[EXTRACTED DATA]

## src/verilog/exu_macros.svh

```systemverilog
`ifndef EXU_MACROS_SVH
`define EXU_MACROS_SVH

//////////////////////////////////////////////////////////////
// Execute unit widths
//////////////////////////////////////////////////////////////

// Operand and result width
`define EXU_DATA_W 32

// Shift amount, constant or taken from opA
`define EXU_SHAMT_W 5

// Operation code width, 24 codes in use
`define EXU_OP_W 5

//////////////////////////////////////////////////////////////
// Multiplier timing
//////////////////////////////////////////////////////////////

// Cycles from accepting edge to done
// Operand stage plus product stage
`define EXU_MUL_LAT 2

// Counter width for the multiply in flight
`define EXU_MUL_CNT_W 2

`endif

```

## src/verilog/exuPkg.sv

```systemverilog
`include "exu_macros.svh"

package exuPkg;

	// Operation codes, 0..21 follow the ALU table
	typedef enum logic [`EXU_OP_W-1:0] {
		opAdd   = 5'd0,
		opSub   = 5'd1,
		opMult  = 5'd2,
		opAnd   = 5'd3,
		opOr    = 5'd4,
		opXor   = 5'd5,
		opNor   = 5'd6,
		opSll   = 5'd7,
		opSrl   = 5'd8,
		opRotr  = 5'd9,
		opSra   = 5'd10,
		opSeh   = 5'd11,
		opAddu  = 5'd12,
		opMultu = 5'd13,
		opSlt   = 5'd14,
		opSeb   = 5'd15,
		opSltu  = 5'd16,
		opSllv  = 5'd17,
		opSrlv  = 5'd18,
		opSrav  = 5'd19,
		opRotrv = 5'd20,
		opMove  = 5'd21,
		opMfhi  = 5'd22, // HI readback
		opMflo  = 5'd23  // LO readback
	} aluOpE;

	// Result source
	typedef enum logic [1:0] {unitAlu, unitShift, unitMul, unitHiLo} unitSelE;

	// ALU core function
	typedef enum logic [2:0] {fnAdd, fnAnd, fnOr, fnXor, fnNor, fnSlt, fnExt, fnPass} aluFnE;

	typedef enum logic [1:0] {shLeft, shRightLogic, shRightArith, shRotate} shiftKindE;

	// Decoded control, one per issued code
	typedef struct packed {
		unitSelE   unitSel;
		aluFnE     aluFn;
		logic      subtract;    // Invert B, carry in
		logic      isSigned;    // Signed compare / multiply
		shiftKindE shiftKind;
		logic      useVarShamt; // Amount from opA[4:0]
		logic      extHalf;     // Half word, else byte
		logic      mulStart;
		logic      hiLoWrite;   // Move writes HI and LO
		logic      readHi;
	} exuCtlS;

	// Output stage payload
	typedef struct packed {
		logic [`EXU_DATA_W-1:0] data;
		logic                   zero;
	} exuResS;

endpackage

```

## src/verilog/exuControl.sv

```systemverilog
`timescale 1ns/10ps
`include "exu_macros.svh"

module exuControl (
	input  logic           clk,
	input  logic           rstN,
	input  logic           issue,
	input  exuPkg::aluOpE  aluCtl,
	output exuPkg::exuCtlS ctl,
	output logic           accept,
	output logic           mulAccept,
	output logic           done,
	output logic           busy
);

	logic [`EXU_MUL_CNT_W-1:0] mulCnt; // Cycles left in flight
	logic mulLast;

	//////////////////////////////////////////////////////////////
	// Decode
	//////////////////////////////////////////////////////////////
	always_comb begin
		ctl = '0; // ALU add, all flags clear
		case (aluCtl)
			exuPkg::opAdd:   ctl.isSigned = 1'b1;
			exuPkg::opSub:   ctl.subtract = 1'b1;
			exuPkg::opAddu:  ctl.aluFn = exuPkg::fnAdd;
			exuPkg::opAnd:   ctl.aluFn = exuPkg::fnAnd;
			exuPkg::opOr:    ctl.aluFn = exuPkg::fnOr;
			exuPkg::opXor:   ctl.aluFn = exuPkg::fnXor;
			exuPkg::opNor:   ctl.aluFn = exuPkg::fnNor;
			exuPkg::opSlt,
			exuPkg::opSltu: begin
				ctl.aluFn    = exuPkg::fnSlt;
				ctl.subtract = 1'b1; // Compare via A - B
				ctl.isSigned = (aluCtl == exuPkg::opSlt);
			end
			exuPkg::opSeh,
			exuPkg::opSeb: begin
				ctl.aluFn   = exuPkg::fnExt;
				ctl.extHalf = (aluCtl == exuPkg::opSeh);
			end
			exuPkg::opSll, exuPkg::opSrl, exuPkg::opSra, exuPkg::opRotr,
			exuPkg::opSllv, exuPkg::opSrlv, exuPkg::opSrav, exuPkg::opRotrv: begin
				ctl.unitSel     = exuPkg::unitShift;
				ctl.useVarShamt = aluCtl inside {exuPkg::opSllv, exuPkg::opSrlv,
					exuPkg::opSrav, exuPkg::opRotrv};
				if (aluCtl inside {exuPkg::opSrl, exuPkg::opSrlv})
					ctl.shiftKind = exuPkg::shRightLogic;
				else if (aluCtl inside {exuPkg::opSra, exuPkg::opSrav})
					ctl.shiftKind = exuPkg::shRightArith;
				else if (aluCtl inside {exuPkg::opRotr, exuPkg::opRotrv})
					ctl.shiftKind = exuPkg::shRotate;
			end
			exuPkg::opMult,
			exuPkg::opMultu: begin
				ctl.unitSel  = exuPkg::unitMul;
				ctl.mulStart = 1'b1;
				ctl.isSigned = (aluCtl == exuPkg::opMult);
			end
			exuPkg::opMove: begin
				ctl.aluFn     = exuPkg::fnPass; // Pass opA
				ctl.hiLoWrite = 1'b1;
			end
			exuPkg::opMfhi: begin
				ctl.unitSel = exuPkg::unitHiLo;
				ctl.readHi  = 1'b1;
			end
			exuPkg::opMflo:  ctl.unitSel = exuPkg::unitHiLo;
			default:         ctl.aluFn = exuPkg::fnPass; // Constant 1
		endcase
	end

	assign accept    = issue & ~busy; // Issue while busy is dropped
	assign mulAccept = accept & ctl.mulStart;
	assign mulLast   = busy && (mulCnt == `EXU_MUL_CNT_W'(1));

	//////////////////////////////////////////////////////////////
	// Multiply in flight and done
	//////////////////////////////////////////////////////////////
	always_ff @(posedge clk or negedge rstN) begin
		if (!rstN) begin
			busy   <= 1'b0;
			done   <= 1'b0;
			mulCnt <= '0;
		end else begin
			done <= (accept & ~ctl.mulStart) | mulLast; // Single source of done
			if (mulAccept) begin
				busy   <= 1'b1;
				mulCnt <= `EXU_MUL_CNT_W'(`EXU_MUL_LAT - 1);
			end else if (busy) begin
				if (mulCnt == '0)
					busy <= 1'b0; // Done cycle just ended
				else
					mulCnt <= mulCnt - 1'b1;
			end
		end
	end

endmodule

```

## src/verilog/aluCore.sv

```systemverilog
`timescale 1ns/10ps
`include "exu_macros.svh"

module aluCore (
	input  exuPkg::exuCtlS         ctl,
	input  logic [`EXU_DATA_W-1:0] opA,
	input  logic [`EXU_DATA_W-1:0] opB,
	output logic [`EXU_DATA_W-1:0] aluOut
);

	logic [`EXU_DATA_W-1:0] bIn;
	logic [`EXU_DATA_W-1:0] sum;
	logic carry;
	logic overflow;
	logic lessThan;
	logic [`EXU_DATA_W-1:0] extOut;

	//////////////////////////////////////////////////////////////
	// Shared adder
	//////////////////////////////////////////////////////////////
	assign bIn = ctl.subtract ? ~opB : opB;
	assign {carry, sum} = {1'b0, opA} + {1'b0, bIn} + {{`EXU_DATA_W{1'b0}}, ctl.subtract};

	// Signed overflow on A - B
	assign overflow = (opA[`EXU_DATA_W-1] ^ opB[`EXU_DATA_W-1]) &
		(sum[`EXU_DATA_W-1] ^ opA[`EXU_DATA_W-1]);

	// Signed: sign of difference, corrected; unsigned: borrow
	assign lessThan = ctl.isSigned ? (sum[`EXU_DATA_W-1] ^ overflow) : ~carry;

	// seh / seb on opB
	assign extOut = ctl.extHalf ?
		{{(`EXU_DATA_W-16){opB[15]}}, opB[15:0]} :
		{{(`EXU_DATA_W-8){opB[7]}}, opB[7:0]};

	//////////////////////////////////////////////////////////////
	// Function select
	//////////////////////////////////////////////////////////////
	always_comb begin
		case (ctl.aluFn)
			exuPkg::fnAdd: aluOut = sum; // add, addu, sub
			exuPkg::fnAnd: aluOut = opA & opB;
			exuPkg::fnOr:  aluOut = opA | opB;
			exuPkg::fnXor: aluOut = opA ^ opB;
			exuPkg::fnNor: aluOut = ~(opA | opB);
			exuPkg::fnSlt: aluOut = {{(`EXU_DATA_W-1){1'b0}}, lessThan};
			exuPkg::fnExt: aluOut = extOut;
			default: begin
				// Move passes opA, unknown codes give 1
				if (ctl.hiLoWrite)
					aluOut = opA;
				else
					aluOut = `EXU_DATA_W'(1);
			end
		endcase
	end

endmodule

```

## src/verilog/barrelShifter.sv

```systemverilog
`timescale 1ns/10ps
`include "exu_macros.svh"

module barrelShifter (
	input  exuPkg::exuCtlS          ctl,
	input  logic [`EXU_DATA_W-1:0]  opA,
	input  logic [`EXU_DATA_W-1:0]  opB,
	input  logic [`EXU_SHAMT_W-1:0] shamt,
	output logic [`EXU_DATA_W-1:0]  shOut
);

	logic [`EXU_SHAMT_W-1:0] amt;
	logic [2*`EXU_DATA_W-1:0] rotWide; // opB twice, for rotate

	// Variable forms use only opA[4:0]
	assign amt = ctl.useVarShamt ? opA[`EXU_SHAMT_W-1:0] : shamt;

	// Low half of {opB, opB} >> amt is the rotation, amt 0 gives opB
	assign rotWide = {opB, opB} >> amt;

	//////////////////////////////////////////////////////////////
	// Shift kind
	//////////////////////////////////////////////////////////////
	always_comb begin
		case (ctl.shiftKind)
			exuPkg::shLeft:
				shOut = opB << amt;
			exuPkg::shRightLogic:
				shOut = opB >> amt;
			exuPkg::shRightArith:
				shOut = $signed(opB) >>> amt; // Sign fill
			default:
				shOut = rotWide[`EXU_DATA_W-1:0];
		endcase
	end

endmodule

```

## src/verilog/mulHiLo.sv

```systemverilog
`timescale 1ns/10ps
`include "exu_macros.svh"

module mulHiLo (
	input  logic                   clk,
	input  logic                   rstN,
	input  exuPkg::exuCtlS         ctl,
	input  logic                   mulAccept,
	input  logic                   moveAccept,
	input  logic [`EXU_DATA_W-1:0] opA,
	input  logic [`EXU_DATA_W-1:0] opB,
	output logic [`EXU_DATA_W-1:0] loOut,
	output logic [`EXU_DATA_W-1:0] hiLoOut
);

	logic signed [`EXU_DATA_W:0] aReg; // One extra bit for signedness
	logic signed [`EXU_DATA_W:0] bReg;
	logic mulValid; // Stage 1 holds operands
	logic signed [2*`EXU_DATA_W-1:0] prod;
	logic [`EXU_DATA_W-1:0] hiReg;
	logic [`EXU_DATA_W-1:0] loReg;

	//////////////////////////////////////////////////////////////
	// Stage 1, operands
	//////////////////////////////////////////////////////////////
	always_ff @(posedge clk or negedge rstN) begin
		if (!rstN)
			mulValid <= 1'b0;
		else
			mulValid <= mulAccept;
	end

	always_ff @(posedge clk) begin
		if (mulAccept) begin
			// multu extends with 0, mult with the sign bit
			aReg <= {ctl.isSigned & opA[`EXU_DATA_W-1], opA};
			bReg <= {ctl.isSigned & opB[`EXU_DATA_W-1], opB};
		end
	end

	// 33 x 33 signed, low 64 bits are exact for both forms
	assign prod = aReg * bReg;
	assign loOut = prod[`EXU_DATA_W-1:0];

	//////////////////////////////////////////////////////////////
	// Stage 2, HI/LO
	//////////////////////////////////////////////////////////////
	always_ff @(posedge clk or negedge rstN) begin
		if (!rstN) begin
			hiReg <= '0;
			loReg <= '0;
		end else if (mulValid) begin
			hiReg <= prod[2*`EXU_DATA_W-1:`EXU_DATA_W];
			loReg <= prod[`EXU_DATA_W-1:0];
		end else if (moveAccept) begin
			hiReg <= opA; // Move fills both
			loReg <= opA;
		end
	end

	assign hiLoOut = ctl.readHi ? hiReg : loReg; // mfhi / mflo

endmodule

```

## src/verilog/stageReg.sv

```systemverilog
`timescale 1ns/10ps

module stageReg #(
	parameter type     payloadT = exuPkg::exuResS,
	parameter payloadT resetVal = '0
) (
	input  logic    clk,
	input  logic    rstN,
	input  logic    load,
	input  payloadT d,
	output payloadT q
);

	//////////////////////////////////////////////////////////////
	// Loadable register
	//////////////////////////////////////////////////////////////
	always_ff @(posedge clk or negedge rstN) begin
		if (!rstN)
			q <= resetVal; // Per payload
		else if (load)
			q <= d;
		// Otherwise hold
	end

endmodule

```

## src/verilog/executeUnit.sv

```systemverilog
`timescale 1ns/10ps
`include "exu_macros.svh"

module executeUnit (
	input  logic                    clk,
	input  logic                    rstN,
	input  logic                    issue,
	input  exuPkg::aluOpE           aluCtl,
	input  logic [`EXU_DATA_W-1:0]  opA,
	input  logic [`EXU_DATA_W-1:0]  opB,
	input  logic [`EXU_SHAMT_W-1:0] shamt,
	output logic [`EXU_DATA_W-1:0]  result,
	output logic                    zero,
	output logic                    done,
	output logic                    busy
);

	localparam exuPkg::exuResS ResReset = '{data: '0, zero: 1'b1};

	exuPkg::exuCtlS ctl;
	logic accept, mulAccept, moveAccept;
	logic outLoad, mulLoad;
	logic lastMul; // Mul stage loaded more recently
	logic [`EXU_DATA_W-1:0] aluOut, shOut, loOut, hiLoOut, selData;
	exuPkg::exuResS selRes, mulRes, outQ, mulQ;

	exuControl ctl0 (.clk, .rstN, .issue, .aluCtl, .ctl, .accept, .mulAccept, .done, .busy);

	aluCore alu0 (.ctl, .opA, .opB, .aluOut);

	barrelShifter shift0 (.ctl, .opA, .opB, .shamt, .shOut);

	mulHiLo mul0 (.clk, .rstN, .ctl, .mulAccept, .moveAccept, .opA, .opB, .loOut, .hiLoOut);

	//////////////////////////////////////////////////////////////
	// Result select and output stages
	//////////////////////////////////////////////////////////////
	assign moveAccept = accept & ctl.hiLoWrite;
	assign outLoad    = accept & ~ctl.mulStart;
	assign mulLoad    = busy & ~done; // Product completes this edge

	assign selData = (ctl.unitSel == exuPkg::unitShift) ? shOut :
		(ctl.unitSel == exuPkg::unitHiLo) ? hiLoOut : aluOut;
	assign selRes = '{data: selData, zero: (selData == '0)};
	assign mulRes = '{data: loOut, zero: (loOut == '0)}; // Zero refers to LO

	stageReg #(.resetVal(ResReset)) outStage0 (.clk, .rstN, .load(outLoad), .d(selRes),
		.q(outQ));

	stageReg #(.resetVal(ResReset)) mulStage0 (.clk, .rstN, .load(mulLoad), .d(mulRes),
		.q(mulQ));

	always_ff @(posedge clk or negedge rstN) begin
		if (!rstN)
			lastMul <= 1'b0;
		else if (mulLoad)
			lastMul <= 1'b1;
		else if (outLoad)
			lastMul <= 1'b0;
	end

	assign result = lastMul ? mulQ.data : outQ.data;
	assign zero   = lastMul ? mulQ.zero : outQ.zero;

endmodule

```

[REQUIRED ACTION]
Go through the listing, and whenever a line contains the string "subtract", copy that line.

[WRITTEN ANSWER]
		logic      subtract;    // Invert B, carry in
			exuPkg::opSub:   ctl.subtract = 1'b1;
				ctl.subtract = 1'b1; // Compare via A - B
	assign bIn = ctl.subtract ? ~opB : opB;
	assign {carry, sum} = {1'b0, opA} + {1'b0, bIn} + {{`EXU_DATA_W{1'b0}}, ctl.subtract};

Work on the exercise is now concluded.